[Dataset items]
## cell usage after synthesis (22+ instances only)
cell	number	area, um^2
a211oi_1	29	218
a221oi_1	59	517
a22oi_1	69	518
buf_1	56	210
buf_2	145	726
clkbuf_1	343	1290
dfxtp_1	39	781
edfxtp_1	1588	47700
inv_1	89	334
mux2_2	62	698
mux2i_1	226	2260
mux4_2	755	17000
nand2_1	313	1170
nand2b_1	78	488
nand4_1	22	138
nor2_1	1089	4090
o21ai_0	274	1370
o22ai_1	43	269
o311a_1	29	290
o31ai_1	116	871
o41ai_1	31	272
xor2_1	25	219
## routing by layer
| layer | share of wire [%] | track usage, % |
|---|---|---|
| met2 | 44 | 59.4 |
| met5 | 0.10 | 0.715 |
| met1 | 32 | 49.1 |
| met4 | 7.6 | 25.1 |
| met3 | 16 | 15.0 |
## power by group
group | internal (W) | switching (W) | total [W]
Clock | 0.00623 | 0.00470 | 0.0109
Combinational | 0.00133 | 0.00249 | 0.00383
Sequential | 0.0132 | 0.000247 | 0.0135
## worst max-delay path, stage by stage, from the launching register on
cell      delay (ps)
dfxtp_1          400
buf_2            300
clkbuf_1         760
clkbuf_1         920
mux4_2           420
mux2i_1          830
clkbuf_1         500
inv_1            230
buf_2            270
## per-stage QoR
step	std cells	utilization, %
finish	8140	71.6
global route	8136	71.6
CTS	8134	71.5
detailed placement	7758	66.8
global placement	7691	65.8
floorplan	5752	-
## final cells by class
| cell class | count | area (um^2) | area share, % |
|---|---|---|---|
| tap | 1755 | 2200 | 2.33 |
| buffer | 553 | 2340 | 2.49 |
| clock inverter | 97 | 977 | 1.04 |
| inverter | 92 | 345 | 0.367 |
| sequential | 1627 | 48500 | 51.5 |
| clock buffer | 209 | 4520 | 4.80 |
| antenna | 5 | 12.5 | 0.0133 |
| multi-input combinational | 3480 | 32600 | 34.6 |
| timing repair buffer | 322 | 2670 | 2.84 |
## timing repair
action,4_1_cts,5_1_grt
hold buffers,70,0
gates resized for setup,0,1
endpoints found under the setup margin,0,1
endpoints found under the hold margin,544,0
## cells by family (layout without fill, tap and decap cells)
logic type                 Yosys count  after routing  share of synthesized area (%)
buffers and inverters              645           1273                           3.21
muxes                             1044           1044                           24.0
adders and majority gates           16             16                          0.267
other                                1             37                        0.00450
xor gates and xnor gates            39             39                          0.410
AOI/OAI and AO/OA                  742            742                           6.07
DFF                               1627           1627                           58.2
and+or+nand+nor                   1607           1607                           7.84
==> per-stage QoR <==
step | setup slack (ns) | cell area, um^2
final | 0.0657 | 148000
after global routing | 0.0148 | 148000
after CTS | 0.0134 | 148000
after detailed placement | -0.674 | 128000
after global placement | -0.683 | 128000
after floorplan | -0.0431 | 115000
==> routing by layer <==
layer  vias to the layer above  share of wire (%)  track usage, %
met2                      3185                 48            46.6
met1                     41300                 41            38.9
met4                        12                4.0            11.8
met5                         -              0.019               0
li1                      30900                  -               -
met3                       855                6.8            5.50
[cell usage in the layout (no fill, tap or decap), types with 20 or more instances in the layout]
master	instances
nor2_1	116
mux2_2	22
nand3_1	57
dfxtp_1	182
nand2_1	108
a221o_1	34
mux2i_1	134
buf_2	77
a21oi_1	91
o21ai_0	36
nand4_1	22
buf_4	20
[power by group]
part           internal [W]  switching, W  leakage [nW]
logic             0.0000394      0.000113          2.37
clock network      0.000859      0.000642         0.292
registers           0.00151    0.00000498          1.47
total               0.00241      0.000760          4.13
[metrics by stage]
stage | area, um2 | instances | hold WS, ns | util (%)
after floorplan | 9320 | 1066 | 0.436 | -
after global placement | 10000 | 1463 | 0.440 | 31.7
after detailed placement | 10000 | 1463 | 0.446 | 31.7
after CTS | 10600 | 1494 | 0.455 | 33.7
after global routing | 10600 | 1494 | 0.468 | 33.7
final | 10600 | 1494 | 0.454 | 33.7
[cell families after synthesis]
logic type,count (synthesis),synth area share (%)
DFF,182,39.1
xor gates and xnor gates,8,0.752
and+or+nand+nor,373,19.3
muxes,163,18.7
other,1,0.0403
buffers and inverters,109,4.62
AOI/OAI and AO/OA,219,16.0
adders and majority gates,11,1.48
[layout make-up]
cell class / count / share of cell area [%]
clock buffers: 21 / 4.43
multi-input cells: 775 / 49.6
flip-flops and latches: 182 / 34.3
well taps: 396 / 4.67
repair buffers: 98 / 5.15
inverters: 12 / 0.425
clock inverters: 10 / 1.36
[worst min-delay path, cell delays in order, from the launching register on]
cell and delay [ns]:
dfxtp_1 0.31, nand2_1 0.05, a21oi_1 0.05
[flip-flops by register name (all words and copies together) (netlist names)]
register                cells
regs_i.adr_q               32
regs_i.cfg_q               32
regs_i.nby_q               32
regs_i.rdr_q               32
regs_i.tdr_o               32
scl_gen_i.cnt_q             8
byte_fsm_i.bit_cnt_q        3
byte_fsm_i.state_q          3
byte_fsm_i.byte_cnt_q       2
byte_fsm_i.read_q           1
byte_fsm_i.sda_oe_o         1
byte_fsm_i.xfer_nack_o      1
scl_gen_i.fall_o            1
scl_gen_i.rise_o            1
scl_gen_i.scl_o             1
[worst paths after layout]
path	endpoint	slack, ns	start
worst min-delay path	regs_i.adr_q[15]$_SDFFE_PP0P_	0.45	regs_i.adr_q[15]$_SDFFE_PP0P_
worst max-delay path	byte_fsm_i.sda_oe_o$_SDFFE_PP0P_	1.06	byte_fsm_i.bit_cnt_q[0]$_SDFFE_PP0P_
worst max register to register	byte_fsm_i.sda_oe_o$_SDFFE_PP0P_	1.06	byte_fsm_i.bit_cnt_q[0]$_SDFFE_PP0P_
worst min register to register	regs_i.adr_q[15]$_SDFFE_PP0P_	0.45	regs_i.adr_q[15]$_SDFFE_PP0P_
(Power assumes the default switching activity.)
### src/verilog/lane_pkg.sv
package lane_pkg;

   ////////////////////////////////////////
   // Lane sizes
   ////////////////////////////////////////

   // VRF read ports, two per issue slot
   localparam int R_PORTS    = 4;
   // VRF write ports, one per issue slot
   localparam int W_PORTS    = 2;
   localparam int VRF_DEPTH  = 64;
   localparam int VRF_AW     = 6;
   localparam int XLEN       = 32;
   localparam int ALU_CTRL_W = 6;
   // Edges from issue to operand valid
   localparam int READ_LAT   = 2;
   // Raw read port forwarded as slide data
   localparam int SLIDE_PORT = 1;

   ////////////////////////////////////////
   // Codes
   ////////////////////////////////////////

   // Element width, code 3 reads as a word
   typedef logic [1:0] sew_t;
   localparam sew_t SEW_8  = 2'd0;
   localparam sew_t SEW_16 = 2'd1;
   localparam sew_t SEW_32 = 2'd2;

   // VRF write data source
   typedef enum logic [1:0] {
      WSRC_ALU   = 2'd0,
      WSRC_LOAD  = 2'd1,
      WSRC_SLIDE = 2'd2,
      WSRC_ZERO  = 2'd3
   } wsrc_t;

   // Index of a read port
   typedef logic [1:0] rport_sel_t;

   ////////////////////////////////////////
   // Request and issue packets
   ////////////////////////////////////////

   // One per read port
   typedef struct packed {
      logic [VRF_AW-1:0] addr;
      logic [1:0]        byte_sel;
   } rd_req_t;

   // One per write port
   typedef struct packed {
      logic [VRF_AW-1:0] addr;
      logic [3:0]        bwen;
      wsrc_t             src;
   } wr_req_t;

   // One per issue slot
   typedef struct packed {
      logic [ALU_CTRL_W-1:0] alu_ctrl;
      logic                  reduction;
      sew_t                  read_sew;
      sew_t                  write_sew;
      rport_sel_t            op3_sel;
      logic                  read_valid;
      logic                  store_valid;
      logic                  index_valid;
   } issue_t;

   // Shared by both slots of an issue
   typedef struct packed {
      rport_sel_t store_sel;
      rport_sel_t index_sel;
   } store_ctl_t;

endpackage
### src/verilog/lane_issue_pipe.sv
`timescale 1ns/10ps

module lane_issue_pipe
   import lane_pkg::*;
(
   input  logic                         clk_i,
   input  logic                         rstn_i,
   // Issue side
   input  issue_t     [W_PORTS-1:0]     issue_i,
   input  store_ctl_t                   store_ctl_i,
   input  logic       [R_PORTS-1:0][1:0] byte_sel_i,
   // Toward the read formatter, stage 1
   output sew_t       [R_PORTS-1:0]     fmt_sew_o,
   output logic       [R_PORTS-1:0][1:0] fmt_byte_sel_o,
   // Toward the result stage, stage READ_LAT
   output issue_t     [W_PORTS-1:0]     issue_o,
   output store_ctl_t                   store_ctl_o
);

   ////////////////////////////////////////
   // Pipeline registers
   ////////////////////////////////////////

   // Index 0 is the stage one edge after issue
   issue_t     [READ_LAT-1:0][W_PORTS-1:0] issue_q;
   store_ctl_t [READ_LAT-1:0]              store_q;
   // Byte selects are only needed at stage 1
   logic       [R_PORTS-1:0][1:0]          bsel_q;

   always_ff @(posedge clk_i) begin
      if (!rstn_i) begin
         issue_q <= '0;
         store_q <= '0;
         bsel_q  <= '0;
      end else begin
         issue_q[0] <= issue_i;
         store_q[0] <= store_ctl_i;
         bsel_q     <= byte_sel_i;
         // Shift older packets down the pipe
         for (int s = 1; s < READ_LAT; s++) begin
            issue_q[s] <= issue_q[s-1];
            store_q[s] <= store_q[s-1];
         end
      end
   end

   ////////////////////////////////////////
   // Stage 1 format controls
   ////////////////////////////////////////

   // Each slot owns a consecutive pair of read ports
   always_comb begin
      for (int p = 0; p < R_PORTS; p++) begin
         fmt_sew_o[p] = issue_q[0][p / (R_PORTS / W_PORTS)].read_sew;
      end
   end

   assign fmt_byte_sel_o = bsel_q;

   ////////////////////////////////////////
   // Result stage packet
   ////////////////////////////////////////

   // Lines up with the registered formatted words
   assign issue_o     = issue_q[READ_LAT-1];
   assign store_ctl_o = store_q[READ_LAT-1];

endmodule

■ **ASSIGNMENT**: Copy out each line of the records where the word "adders" appears.

■ **FINISHED EXERCISE**:
adders and majority gates           16             16                          0.267
adders and majority gates,11,1.48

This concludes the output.